1
Manet expuso El desayuno en la hierba en 1.863 en una sala subalterna, de rango menor en el galerismo parisino de entonces. La estricta moralidad de la época fue lo que animó al pintor a llevarla a cabo. El arte será convulso o no será, escribió en ese mismo París, mucho más tarde, Breton. La idea de que una mujer desnuda, despreocupada y liberal, compartiera una escena con unos señores trajeados no es indiferente a los tiempos en los que ahora vivimos. La militancia feminista, cierta parte de ella, en realidad, censura este tipo de uso del desnudo de la mujer en un mundo de hombres, como cantaba James Brown en sus tiempos.
2
Marcel Duchamp y Eve Babitz, posan para el fotógrafo Julian Wasser con motivo de una retrospectiva del ajedrecista, pintor y polemista Duchamp en el Museo de Arte de Pasadena en 1.963. Los cien años entre una imagen y otra (el cuadro de Manet y la fotografía de Wasser) no son una casualidad. Es un tributo, uno de esos guiños que el arte se ofrece a sí mismo, a beneficio del curioso o del entendido. La parafernalia del juego del ajedrez excluye la intervención de la libido, pero Duchamp le ganó a Eve Babitz, veinte años entonces, amiga del director del museo y después novelista, modelo y cronista con influencia entre la crema liberal de la cultura norteamericana las tres partidas que jugaron. Erotómano declarado, ajedrecista semiprofesional, Duchamp debió sentirse feliz hasta el desmayo al combinar esos dos vicios y hacerlos convivir en el mismo plano estético. No miraba al fotógrafo, ni se dejaba engolosinar por el desnudo de su contrincant: prefería centrarse en las piezas, en la torre homérica, en el oblicuo alfil y en el rey postrero, ningún adjetivo es mío. Sabe que alguien fija los trazos en el tablero. Que su mano mueve las figuras, pero que otra mano, invisible y divina, quizá mueve la suya y la de la dama que se le enfrenta.
3
Mel D. Cole fotografía en 2.010 a Jesse Boykins III y a una de sus musas para la portada de un disco de rhythm and blues.

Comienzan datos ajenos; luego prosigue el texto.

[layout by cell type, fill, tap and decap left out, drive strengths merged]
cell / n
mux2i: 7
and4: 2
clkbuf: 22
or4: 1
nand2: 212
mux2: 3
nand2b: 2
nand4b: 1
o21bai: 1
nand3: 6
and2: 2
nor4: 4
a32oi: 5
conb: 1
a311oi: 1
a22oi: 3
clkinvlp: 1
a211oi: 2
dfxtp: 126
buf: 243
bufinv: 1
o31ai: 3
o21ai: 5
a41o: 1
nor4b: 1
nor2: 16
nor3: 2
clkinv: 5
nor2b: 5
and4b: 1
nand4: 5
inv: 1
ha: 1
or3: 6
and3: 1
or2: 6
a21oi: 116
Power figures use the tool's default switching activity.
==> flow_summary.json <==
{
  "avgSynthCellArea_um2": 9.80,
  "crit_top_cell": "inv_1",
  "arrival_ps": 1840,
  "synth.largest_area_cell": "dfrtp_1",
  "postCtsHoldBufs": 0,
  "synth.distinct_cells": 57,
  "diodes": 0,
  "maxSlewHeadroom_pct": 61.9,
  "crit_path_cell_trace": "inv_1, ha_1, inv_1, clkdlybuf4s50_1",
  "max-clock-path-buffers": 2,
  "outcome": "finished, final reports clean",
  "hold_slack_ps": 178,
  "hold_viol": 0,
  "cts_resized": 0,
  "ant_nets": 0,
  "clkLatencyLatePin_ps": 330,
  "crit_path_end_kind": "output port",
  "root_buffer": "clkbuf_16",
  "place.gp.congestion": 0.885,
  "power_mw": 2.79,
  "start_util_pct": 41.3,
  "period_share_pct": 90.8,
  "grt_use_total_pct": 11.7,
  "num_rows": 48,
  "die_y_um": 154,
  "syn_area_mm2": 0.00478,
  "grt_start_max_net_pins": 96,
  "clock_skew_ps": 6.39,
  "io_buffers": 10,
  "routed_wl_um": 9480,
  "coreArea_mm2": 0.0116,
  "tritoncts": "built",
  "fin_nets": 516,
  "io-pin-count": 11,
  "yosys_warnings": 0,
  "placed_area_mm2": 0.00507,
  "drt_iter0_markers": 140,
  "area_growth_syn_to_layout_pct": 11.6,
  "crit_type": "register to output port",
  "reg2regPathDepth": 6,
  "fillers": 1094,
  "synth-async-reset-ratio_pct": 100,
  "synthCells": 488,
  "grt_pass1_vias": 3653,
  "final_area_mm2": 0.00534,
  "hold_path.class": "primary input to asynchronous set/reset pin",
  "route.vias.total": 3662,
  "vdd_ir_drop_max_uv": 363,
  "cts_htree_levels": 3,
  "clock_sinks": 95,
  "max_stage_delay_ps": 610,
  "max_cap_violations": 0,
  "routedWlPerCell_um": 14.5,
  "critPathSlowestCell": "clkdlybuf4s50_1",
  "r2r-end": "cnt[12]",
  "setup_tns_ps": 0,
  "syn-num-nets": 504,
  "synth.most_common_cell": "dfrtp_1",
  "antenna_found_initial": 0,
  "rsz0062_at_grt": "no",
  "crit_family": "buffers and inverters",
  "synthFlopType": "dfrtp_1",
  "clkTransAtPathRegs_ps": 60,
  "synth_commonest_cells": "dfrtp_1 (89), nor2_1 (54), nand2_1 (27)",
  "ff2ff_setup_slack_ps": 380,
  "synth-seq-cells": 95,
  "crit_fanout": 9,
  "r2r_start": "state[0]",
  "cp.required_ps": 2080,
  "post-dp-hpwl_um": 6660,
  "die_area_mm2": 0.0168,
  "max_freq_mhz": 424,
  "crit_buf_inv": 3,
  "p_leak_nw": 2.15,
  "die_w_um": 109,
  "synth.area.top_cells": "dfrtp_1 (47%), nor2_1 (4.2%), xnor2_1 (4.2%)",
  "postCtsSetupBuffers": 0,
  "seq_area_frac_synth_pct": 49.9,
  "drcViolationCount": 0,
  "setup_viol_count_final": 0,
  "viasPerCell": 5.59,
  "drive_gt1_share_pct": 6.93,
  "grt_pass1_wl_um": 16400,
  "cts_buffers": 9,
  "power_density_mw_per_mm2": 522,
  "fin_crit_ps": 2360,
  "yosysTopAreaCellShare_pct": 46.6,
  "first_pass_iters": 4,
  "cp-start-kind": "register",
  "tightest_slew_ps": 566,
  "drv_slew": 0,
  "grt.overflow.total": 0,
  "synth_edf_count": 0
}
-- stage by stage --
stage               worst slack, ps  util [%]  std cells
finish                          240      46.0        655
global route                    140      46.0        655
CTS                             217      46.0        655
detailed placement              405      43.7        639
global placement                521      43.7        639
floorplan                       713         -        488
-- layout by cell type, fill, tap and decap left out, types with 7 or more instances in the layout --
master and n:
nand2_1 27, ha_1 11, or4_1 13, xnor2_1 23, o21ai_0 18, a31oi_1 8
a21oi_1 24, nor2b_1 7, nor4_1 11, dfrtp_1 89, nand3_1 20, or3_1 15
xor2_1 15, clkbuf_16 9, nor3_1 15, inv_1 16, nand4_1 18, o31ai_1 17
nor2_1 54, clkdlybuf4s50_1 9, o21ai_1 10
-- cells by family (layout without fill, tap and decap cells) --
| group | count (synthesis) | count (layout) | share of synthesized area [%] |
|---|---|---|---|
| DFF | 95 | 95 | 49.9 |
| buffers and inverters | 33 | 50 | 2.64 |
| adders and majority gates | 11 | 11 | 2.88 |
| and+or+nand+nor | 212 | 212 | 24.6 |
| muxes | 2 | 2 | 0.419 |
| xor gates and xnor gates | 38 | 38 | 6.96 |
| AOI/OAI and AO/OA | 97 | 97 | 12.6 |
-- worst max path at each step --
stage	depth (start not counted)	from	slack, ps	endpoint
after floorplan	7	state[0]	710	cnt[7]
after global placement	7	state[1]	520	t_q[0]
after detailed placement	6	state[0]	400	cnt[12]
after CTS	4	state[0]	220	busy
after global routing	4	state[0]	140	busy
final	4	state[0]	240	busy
File: src/rtl/div_unit_pkg.sv
// -----------------------------------------------------------------------------
// div_unit_pkg
// Shared definitions for the iterative divider that sits beside the EX stage:
//   - DivFree / DivByZero / DivOn / DivEnd : 2-bit divider FSM state encodings
//   - DivResultReady / DivResultNotReady   : values driven on ready_o
//   - DivStart / DivStop                   : values of the start_i request
//   - DoubleRegBus                         : width of the {remainder, quotient} bus
// -----------------------------------------------------------------------------
package div_unit_pkg;

   localparam int   DoubleRegBus      = 64;

   localparam logic DivResultReady    = 1'b1;
   localparam logic DivResultNotReady = 1'b0;

   localparam logic DivStart          = 1'b1;
   localparam logic DivStop           = 1'b0;

   typedef enum logic [1:0] {
      DivFree   = 2'b00,
      DivByZero = 2'b01,
      DivOn     = 2'b10,
      DivEnd    = 2'b11
   } div_state_t;

endpackage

A diferencia de la imagen de Wesser, Boykins III (no sabemos nada de los otros dos de la saga familiar) mira al fotógrafo y se despreocupa de la partida. La modelo, bien al contrario, se esmera en la jugada siguiente. Sospecho que el signo de los tiempos es la fascinación de la imagen misma. No importa la partida ni la presencia promiscua de la jugadora. Lo que verdaderamente le preocupa al señor Boykins II es que el fotógrafo registre ese momento grandioso que en modo alguno puede perderse como las lágrimas en la lluvia del replicante de
Blade Runner, pobre, sin fotógrafo que registrara ese instante sublime. No quedan ya instantes sublimes. Todo se ajusta al criterio de quien hace el retrato. Es la apariencia, el simulacro puro, la certidumbre de que lo vivido, una vez que se registra, perdura y lo confirma en el inventario de todas las cosas que fueron y las cosas que serán. Es el individuo insensible al arte, pero consciente de las prebendas del arte. Ya lo dijo Warhol cuando lo de los cinco minutos de gloria. Eran cinco, creo. Y he aquí la tercera instántanea; tido en una pieza de arte subversivo ya enteramente bosquejado en sus dos opciones sexuales. Queda a la imaginación particular la posibilidad de que los jugadores entablen la partida en igualdad de condiciones, desvestidos, a la manera en que le gustaría al excéntrico Duchamp.